Exercise description:
Copy out all the entries exactly.

[Collected data entries]

· · · · ·

### src/rtl/ca_mem_arb.sv
// Cache/data memory port arbiter: one shared port, fill vs load/store.
// Define CA_MEM_ARB_RR_EN for round-robin; default is fixed DATA priority.
module ca_mem_arb #(
  parameter int ADDR_W      = 32,
  parameter int MEM_LATENCY = 2
) (
  input  logic              clk,
  input  logic              rst_,
  input  logic              fill_req,
  input  logic [ADDR_W-1:0] fill_addr,
  input  logic              flush,
  input  logic              dat_req,
  input  logic              dat_we,
  input  logic [ADDR_W-1:0] dat_addr,
  output logic              mem_en,
  output logic              mem_we,
  output logic [ADDR_W-1:0] mem_addr,
  output logic              fill_done,
  output logic              dat_done,
  output logic              fill_stall,
  output logic              dat_stall
);

  typedef enum logic [1:0] {
    IDLE = 2'd0,
    FILL = 2'd1,
    DATA = 2'd2
  } state_t;

  localparam logic [3:0] LAST = 4'(MEM_LATENCY - 1);

  state_t     state;
  logic [3:0] cnt;
  logic       last;
  logic       fill_v;
  logic       grant_dat;
  logic       grant_fill;

  assign last   = (cnt == LAST);
  assign fill_v = fill_req & ~flush;

`ifdef CA_MEM_ARB_RR_EN
  logic ptr_fill;

  always_comb begin
    grant_dat  = dat_req & (~fill_v | ~ptr_fill);
    grant_fill = fill_v & (~dat_req | ptr_fill);
  end

  // Pointer favours whoever was not granted last.
  always_ff @(posedge clk or negedge rst_) begin
    if (!rst_) begin
      ptr_fill <= 1'b0;
    end else if (state == IDLE && (grant_dat | grant_fill)) begin
      ptr_fill <= grant_dat;
    end
  end
`else
  always_comb begin
    grant_dat  = dat_req;
    grant_fill = fill_v & ~dat_req;
  end
`endif

  assign fill_done  = (state == FILL) & last & ~flush;
  assign dat_done   = (state == DATA) & last;
  assign fill_stall = fill_req & ~fill_done & ~flush;
  assign dat_stall  = dat_req & ~dat_done;

  always_ff @(posedge clk or negedge rst_) begin
    if (!rst_) begin
      state    <= IDLE;
      cnt      <= 4'd0;
      mem_en   <= 1'b0;
      mem_we   <= 1'b0;
      mem_addr <= '0;
    end else begin
      case (state)
        IDLE: begin
          if (grant_dat) begin
            state    <= DATA;
            cnt      <= 4'd0;
            mem_en   <= 1'b1;
            mem_we   <= dat_we;
            mem_addr <= dat_addr;
          end else if (grant_fill) begin
            state    <= FILL;
            cnt      <= 4'd0;
            mem_en   <= 1'b1;
            mem_we   <= 1'b0;
            mem_addr <= fill_addr;
          end
        end
        FILL: begin
          if (flush || last) begin
            state  <= IDLE;
            mem_en <= 1'b0;
            mem_we <= 1'b0;
          end else begin
            cnt <= cnt + 4'd1;
          end
        end
        DATA: begin
          if (last) begin
            state  <= IDLE;
            mem_en <= 1'b0;
            mem_we <= 1'b0;
          end else begin
            cnt <= cnt + 4'd1;
          end
        end
        default: begin
          state  <= IDLE;
          mem_en <= 1'b0;
          mem_we <= 1'b0;
        end
      endcase
    end
  end

endmodule

### config.mk
export PLATFORM = sky130hd
export DESIGN_NAME = ca_mem_arb
export DESIGN_NICKNAME = d
export VERILOG_FILES = /design/src/rtl/ca_mem_arb.sv
export SDC_FILE = /design/constraint.sdc
export NUM_CORES = 1
export LEC_CHECK = 0
export BUFFER_PORTS_ARGS = -buffer_cell sky130_fd_sc_hd__buf_2
export CAP_MARGIN = 20
export CORE_MARGIN = 10
export CORE_UTILIZATION = 43
export CTS_CLUSTER_SIZE = 10
export DETAILED_ROUTE_END_ITERATION = 7
export PLACE_DENSITY = 0.74
export REMOVE_ABC_BUFFERS = 1
export SLEW_MARGIN = 10
export SYNTH_ARGS = -nofsm -noshare
export SYNTH_HDL_FRONTEND = slang
export SYNTH_SLANG_ARGS = --single-unit
### constraint.sdc
create_clock -name clk -period 4.57 [get_ports clk]
set_input_delay 0.457 -clock clk [delete_from_list [all_inputs] [get_ports clk]]
set_output_delay 0.457 -clock clk [all_outputs]
set_load 0.02 [all_outputs]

· · · · ·

Solution to the problem:
### src/rtl/ca_mem_arb.sv
// Cache/data memory port arbiter: one shared port, fill vs load/store.
// Define CA_MEM_ARB_RR_EN for round-robin; default is fixed DATA priority.
module ca_mem_arb #(
  parameter int ADDR_W      = 32,
  parameter int MEM_LATENCY = 2
) (
  input  logic              clk,
  input  logic              rst_,
  input  logic              fill_req,
  input  logic [ADDR_W-1:0] fill_addr,
  input  logic              flush,
  input  logic              dat_req,
  input  logic              dat_we,
  input  logic [ADDR_W-1:0] dat_addr,
  output logic              mem_en,
  output logic              mem_we,
  output logic [ADDR_W-1:0] mem_addr,
  output logic              fill_done,
  output logic              dat_done,
  output logic              fill_stall,
  output logic              dat_stall
);

  typedef enum logic [1:0] {
    IDLE = 2'd0,
    FILL = 2'd1,
    DATA = 2'd2
  } state_t;

  localparam logic [3:0] LAST = 4'(MEM_LATENCY - 1);

  state_t     state;
  logic [3:0] cnt;
  logic       last;
  logic       fill_v;
  logic       grant_dat;
  logic       grant_fill;

  assign last   = (cnt == LAST);
  assign fill_v = fill_req & ~flush;

`ifdef CA_MEM_ARB_RR_EN
  logic ptr_fill;

  always_comb begin
    grant_dat  = dat_req & (~fill_v | ~ptr_fill);
    grant_fill = fill_v & (~dat_req | ptr_fill);
  end

  // Pointer favours whoever was not granted last.
  always_ff @(posedge clk or negedge rst_) begin
    if (!rst_) begin
      ptr_fill <= 1'b0;
    end else if (state == IDLE && (grant_dat | grant_fill)) begin
      ptr_fill <= grant_dat;
    end
  end
`else
  always_comb begin
    grant_dat  = dat_req;
    grant_fill = fill_v & ~dat_req;
  end
`endif

  assign fill_done  = (state == FILL) & last & ~flush;
  assign dat_done   = (state == DATA) & last;
  assign fill_stall = fill_req & ~fill_done & ~flush;
  assign dat_stall  = dat_req & ~dat_done;

  always_ff @(posedge clk or negedge rst_) begin
    if (!rst_) begin
      state    <= IDLE;
      cnt      <= 4'd0;
      mem_en   <= 1'b0;
      mem_we   <= 1'b0;
      mem_addr <= '0;
    end else begin
      case (state)
        IDLE: begin
          if (grant_dat) begin
            state    <= DATA;
            cnt      <= 4'd0;
            mem_en   <= 1'b1;
            mem_we   <= dat_we;
            mem_addr <= dat_addr;
          end else if (grant_fill) begin
            state    <= FILL;
            cnt      <= 4'd0;
            mem_en   <= 1'b1;
            mem_we   <= 1'b0;
            mem_addr <= fill_addr;
          end
        end
        FILL: begin
          if (flush || last) begin
            state  <= IDLE;
            mem_en <= 1'b0;
            mem_we <= 1'b0;
          end else begin
            cnt <= cnt + 4'd1;
          end
        end
        DATA: begin
          if (last) begin
            state  <= IDLE;
            mem_en <= 1'b0;
            mem_we <= 1'b0;
          end else begin
            cnt <= cnt + 4'd1;
          end
        end
        default: begin
          state  <= IDLE;
          mem_en <= 1'b0;
          mem_we <= 1'b0;
        end
      endcase
    end
  end

endmodule

### config.mk
export PLATFORM = sky130hd
export DESIGN_NAME = ca_mem_arb
export DESIGN_NICKNAME = d
export VERILOG_FILES = /design/src/rtl/ca_mem_arb.sv
export SDC_FILE = /design/constraint.sdc
export NUM_CORES = 1
export LEC_CHECK = 0
export BUFFER_PORTS_ARGS = -buffer_cell sky130_fd_sc_hd__buf_2
export CAP_MARGIN = 20
export CORE_MARGIN = 10
export CORE_UTILIZATION = 43
export CTS_CLUSTER_SIZE = 10
export DETAILED_ROUTE_END_ITERATION = 7
export PLACE_DENSITY = 0.74
export REMOVE_ABC_BUFFERS = 1
export SLEW_MARGIN = 10
export SYNTH_ARGS = -nofsm -noshare
export SYNTH_HDL_FRONTEND = slang
export SYNTH_SLANG_ARGS = --single-unit
### constraint.sdc
create_clock -name clk -period 4.57 [get_ports clk]
set_input_delay 0.457 -clock clk [delete_from_list [all_inputs] [get_ports clk]]
set_output_delay 0.457 -clock clk [all_outputs]
set_load 0.02 [all_outputs]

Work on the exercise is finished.